How to complete this task: Which lines of the records contain "stopWrite"? Collect every one of them.

Provided data:
==> src/core/gpb_gpio_top.sv <==
// three-port pin logic with buzzer, external interrupt and standby wake-up
//
// Our own choice: the APB register port.
`timescale 1ns/1ps
module gpb_gpio_top
  import gpb_pkg::*;
#(
  parameter logic [17:0] LCD_SHARE = 18'h00000
) (
  input wire logic mclk,
  input wire logic reset,
  input wire logic psel,
  input wire logic penable,
  input wire logic pwrite,
  input wire logic [APB_ADDR_W-1:0] paddr,
  input wire logic [31:0] pwdata,
  output logic [31:0] prdata,
  output logic pready,
  output logic pslverr,
  input wire logic [NIBBLE_W-1:0] portNibbleIn,
  output logic [NIBBLE_W-1:0] portNibbleOut,
  output logic [NIBBLE_W-1:0] portNibbleOeN,
  output logic [NIBBLE_W-1:0] portNibblePullDown,
  input wire logic [SIX_W-1:0] portSixIn,
  output logic [SIX_W-1:0] portSixOut,
  output logic [SIX_W-1:0] portSixOeN,
  output logic [SIX_W-1:0] portSixPullDown,
  input wire logic [BYTE_W-1:0] portByteIn,
  output logic [BYTE_W-1:0] portByteOut,
  output logic [BYTE_W-1:0] portByteOeN,
  output logic [BYTE_W-1:0] portBytePullDown,
  input wire logic [6:0] lcdSegment,
  input wire logic timeBaseFastTick,
  input wire logic timeBaseSlowTick,
  input wire logic tick128,
  input wire logic timerOverflow,
  output logic cpuHalt,
  output logic cpuWake,
  output logic irq
);
  logic [7:0] portReg [REG_COUNT_PORT];
  logic [7:0] next_portReg [REG_COUNT_PORT];
  logic [7:0] stopReg;
  logic [7:0] next_stopReg;
  logic [7:0] buzzCtrl;
  logic [7:0] next_buzzCtrl;
  logic [BUZZ_RELOAD_W-1:0] buzzReload;
  logic [BUZZ_RELOAD_W-1:0] next_buzzReload;
  logic [INT_COUNT-1:0] intStatus;
  logic [INT_COUNT-1:0] next_intStatus;
  logic [INT_COUNT-1:0] intMask;
  logic [INT_COUNT-1:0] next_intMask;
  logic [WAKE_COUNT-1:0] wakeCause;
  logic [WAKE_COUNT-1:0] next_wakeCause;
  logic [BYTE_W-1:0] byteSnap;
  logic [BYTE_W-1:0] next_byteSnap;
  gpb_power_e powerState;
  gpb_power_e next_powerState;
  logic [PIN_COUNT-1:0] padSync1;
  logic [PIN_COUNT-1:0] padSync2;
  logic extDelay;
  logic [31:0] next_prdata;
  logic [PIN_COUNT-1:0] padOut;
  logic [PIN_COUNT-1:0] padOeN;
  logic [PIN_COUNT-1:0] padPull;
  logic [PIN_COUNT-1:0] next_padOut;
  logic [PIN_COUNT-1:0] next_padOeN;
  logic [PIN_COUNT-1:0] next_padPull;
  logic [PIN_COUNT-1:0] padIn;
  logic [PIN_COUNT-1:0] dataVec;
  logic [PIN_COUNT-1:0] dirVec;
  logic [PIN_COUNT-1:0] attrVec;
  logic [PIN_COUNT-1:0] segVec;
  logic [7:0] regIndex;
  logic addrOk;
  logic mapped;
  logic setupPhase;
  logic accessPhase;
  logic wrEn;
  logic stopWrite;
  logic buzzOn;
  logic extFall;
  logic [WAKE_COUNT-1:0] wakeHit;
  gpb_buzz_if buzzBus ();

  // pins flattened: nibble 0..3, six-bit 4..9, byte 10..17
  assign padIn = {portByteIn, portSixIn, portNibbleIn};
  assign dataVec = {portReg[6], portReg[3][SIX_W-1:0], portReg[0][NIBBLE_W-1:0]};
  assign dirVec = {portReg[7], portReg[4][SIX_W-1:0], portReg[1][NIBBLE_W-1:0]};
  assign attrVec = {portReg[8], portReg[5][SIX_W-1:0], portReg[2][NIBBLE_W-1:0]};
  assign segVec = {8'h00, lcdSegment[6:4], 3'b000, lcdSegment[3:0]};

  // bus decode
  assign regIndex = paddr[9:2];
  assign addrOk = (paddr[1:0] == 2'b00) && (paddr[11:10] == 2'b00);
  assign setupPhase = psel & ~penable;
  assign accessPhase = psel & penable;
  always_comb begin
    unique case (regIndex)
      IDX_STOP, IDX_PIN_NIBBLE, IDX_PIN_SIX, IDX_PIN_BYTE, IDX_INT_STATUS,
      IDX_INT_MASK, IDX_BUZZ_CTRL, IDX_BUZZ_RELOAD, IDX_WAKE_CAUSE: mapped = addrOk;
      default: mapped = addrOk && (regIndex <= IDX_PORT_LAST);
    endcase
  end
  assign pready = 1'b1;
  assign pslverr = accessPhase & ~mapped;
  assign wrEn = accessPhase & pwrite & mapped;
  assign stopWrite = wrEn && (regIndex == IDX_STOP);

  // events; edge detect looks only at second sync stage
  assign extFall = extDelay & ~padSync2[EXT_PIN];
  assign wakeHit[WAKE_PORT] =
    |((padSync2[PIN_COUNT-1:BYTE_LSB] ^ byteSnap) & ~dirVec[PIN_COUNT-1:BYTE_LSB]);
  assign wakeHit[WAKE_FAST] = timeBaseFastTick;
  assign wakeHit[WAKE_SLOW] = timeBaseSlowTick;
  assign wakeHit[WAKE_T128] = tick128;
  assign wakeHit[WAKE_TIMER] = timerOverflow;

  // register file
  always_comb begin
    for (int i = 0; i < REG_COUNT_PORT; i++) begin
      next_portReg[i] = portReg[i];
      if (wrEn && (regIndex == 8'(i))) begin
        next_portReg[i] = pwdata[7:0] & PORT_MASK[i/3];
      end
    end
    next_stopReg = stopReg;
    next_byteSnap = byteSnap;
    if (stopWrite) begin
      next_stopReg = pwdata[7:0];
      next_byteSnap = padSync2[PIN_COUNT-1:BYTE_LSB];
    end
    next_buzzCtrl = buzzCtrl;
    if (wrEn && (regIndex == IDX_BUZZ_CTRL)) begin
      next_buzzCtrl = pwdata[7:0];
    end
    next_buzzReload = buzzReload;
    if (wrEn && (regIndex == IDX_BUZZ_RELOAD)) begin
      next_buzzReload = pwdata[BUZZ_RELOAD_W-1:0];
    end
    next_intMask = intMask;
    if (wrEn && (regIndex == IDX_INT_MASK)) begin
      next_intMask = pwdata[INT_COUNT-1:0];
    end
    next_intStatus = intStatus;
    if (wrEn && (regIndex == IDX_INT_STATUS)) begin
      next_intStatus = intStatus & ~pwdata[INT_COUNT-1:0];
    end
    // sets applied after the clear so a same-cycle event survives
    next_intStatus[INT_EXT] = next_intStatus[INT_EXT] | extFall;
    next_intStatus[INT_WAKE] = next_intStatus[INT_WAKE] | (powerState == ST_WAKE);
    next_intStatus[INT_BUZZ] = next_intStatus[INT_BUZZ] | buzzBus.overflow;
    next_wakeCause = wakeCause;
    if ((powerState == ST_STANDBY) && |(wakeHit & stopReg[WAKE_COUNT-1:0])) begin
      next_wakeCause = wakeHit & stopReg[WAKE_COUNT-1:0];
    end
  end

  always_ff @(posedge mclk) begin
    if (reset) begin
      for (int i = 0; i < REG_COUNT_PORT; i++) begin
        unique case (i % 3)
          0: portReg[i] <= PORT_DATA_RESET & PORT_MASK[i/3];
          1: portReg[i] <= PORT_DIR_RESET;
          default: portReg[i] <= PORT_ATTR_RESET;
        endcase
      end
      stopReg <= STOP_RESET;
      byteSnap <= '0;
      buzzCtrl <= BUZZ_CTRL_RESET;
      buzzReload <= BUZZ_RELOAD_RESET;
      intMask <= '0;
      intStatus <= '0;
      wakeCause <= '0;
    end else begin
      portReg <= next_portReg;
      stopReg <= next_stopReg;
      byteSnap <= next_byteSnap;
      buzzCtrl <= next_buzzCtrl;
      buzzReload <= next_buzzReload;
      intMask <= next_intMask;
      intStatus <= next_intStatus;
      wakeCause <= next_wakeCause;
    end
  end

  // power state: standby only gates the processor; port state is never touched
  always_comb begin
    next_powerState = powerState;
    unique case (powerState)
      ST_RUN: begin
        if (stopWrite) begin
          next_powerState = ST_STANDBY;
        end
      end
      ST_STANDBY: begin
        // no armed source means no way out but reset
        if (|(wakeHit & stopReg[WAKE_COUNT-1:0])) begin
          next_powerState = ST_WAKE;
        end
      end
      ST_WAKE: next_powerState = ST_RUN;
      default: next_powerState = ST_RUN;
    endcase
  end

  always_ff @(posedge mclk) begin
    if (reset) begin
      powerState <= ST_RUN;
    end else begin
      powerState <= next_powerState;
    end
  end

  // clock is only released, not restarted, so execution carries on
  assign cpuHalt = (powerState == ST_STANDBY);
  assign cpuWake = (powerState == ST_WAKE);
  assign irq = |(intStatus & intMask);

  // pin synchronisers
  always_ff @(posedge mclk) begin
    if (reset) begin
      padSync1 <= '0;
      padSync2 <= '0;
      extDelay <= 1'b0;
    end else begin
      padSync1 <= padIn;
      padSync2 <= padSync1;
      extDelay <= padSync2[EXT_PIN];
    end
  end

  // read data captured in the setup phase, stands through the access phase
  always_comb begin
    next_prdata = prdata;
    if (setupPhase && !pwrite) begin
      next_prdata = '0;
      if (mapped) begin
        if (regIndex <= IDX_PORT_LAST) begin
          next_prdata[7:0] = portReg[regIndex[3:0]];
        end else begin
          unique case (regIndex)
            IDX_STOP: next_prdata[7:0] = stopReg;
            IDX_PIN_NIBBLE: next_prdata[NIBBLE_W-1:0] = padSync2[3:0];
            IDX_PIN_SIX: next_prdata[SIX_W-1:0] = padSync2[9:4];
            IDX_PIN_BYTE: next_prdata[BYTE_W-1:0] = padSync2[17:10];
            IDX_INT_STATUS: next_prdata[INT_COUNT-1:0] = intStatus;
            IDX_INT_MASK: next_prdata[INT_COUNT-1:0] = intMask;
            IDX_BUZZ_CTRL: next_prdata[7:0] = buzzCtrl;
            IDX_BUZZ_RELOAD: next_prdata[BUZZ_RELOAD_W-1:0] = buzzReload;
            IDX_WAKE_CAUSE: next_prdata[WAKE_COUNT-1:0] = wakeCause;
            default: next_prdata = '0;
          endcase
        end
      end
    end
  end

  always_ff @(posedge mclk) begin
    if (reset) begin
      prdata <= '0;
    end else begin
      prdata <= next_prdata;
    end
  end

  // buzzer counter
  assign buzzOn = buzzCtrl[BUZZ_EN_HI] & buzzCtrl[BUZZ_EN_LO];
  assign buzzBus.enable = buzzOn;
  assign buzzBus.reload = buzzReload;

  gpb_buzzer uBuzzer (
    .mclk(mclk),
    .reset(reset),
    .bz(buzzBus.buzzer)
  );

  // returns {out, oeN, pullDown}; undefined codes fall back to plain input
  function automatic logic [2:0] padDrive(input logic attr, input logic dir,
                                          input logic data);
    unique case ({attr, dir, data})
      MODE_IN_PULLDOWN: padDrive = 3'b011;
      MODE_OUT_LOW: padDrive = 3'b000;
      MODE_OUT_HIGH: padDrive = 3'b100;
      MODE_IN_PLAIN, MODE_FLOAT: padDrive = 3'b010;
      default: padDrive = 3'b010;
    endcase
  endfunction

  for (genvar i = 0; i < PIN_COUNT; i++) begin : g_pin
    if (LCD_SHARE[i] && LCD_SHARE_ALLOWED[i]) begin : g_seg
      assign {next_padOut[i], next_padOeN[i], next_padPull[i]} =
        {segVec[i], 2'b00};
    end else if ((i == BUZZ_PIN0) || (i == BUZZ_PIN1)) begin : g_buzz
      assign {next_padOut[i], next_padOeN[i], next_padPull[i]} = buzzOn ?
        {buzzBus.tone, 2'b00} : padDrive(attrVec[i], dirVec[i], dataVec[i]);
    end else begin : g_io
      assign {next_padOut[i], next_padOeN[i], next_padPull[i]} =
        padDrive(attrVec[i], dirVec[i], dataVec[i]);
    end
  end

  always_ff @(posedge mclk) begin
    if (reset) begin
      padOut <= '0;
      padOeN <= PAD_OEN_RESET;
      padPull <= '0;
    end else begin
      padOut <= next_padOut;
      padOeN <= next_padOeN;
      padPull <= next_padPull;
    end
  end

  assign portNibbleOut = padOut[3:0];
  assign portNibbleOeN = padOeN[3:0];
  assign portNibblePullDown = padPull[3:0];
  assign portSixOut = padOut[9:4];
  assign portSixOeN = padOeN[9:4];
  assign portSixPullDown = padPull[9:4];
  assign portByteOut = padOut[17:10];
  assign portByteOeN = padOeN[17:10];
  assign portBytePullDown = padPull[17:10];
endmodule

Problem solution:
  logic stopWrite;
  assign stopWrite = wrEn && (regIndex == IDX_STOP);
    if (stopWrite) begin
        if (stopWrite) begin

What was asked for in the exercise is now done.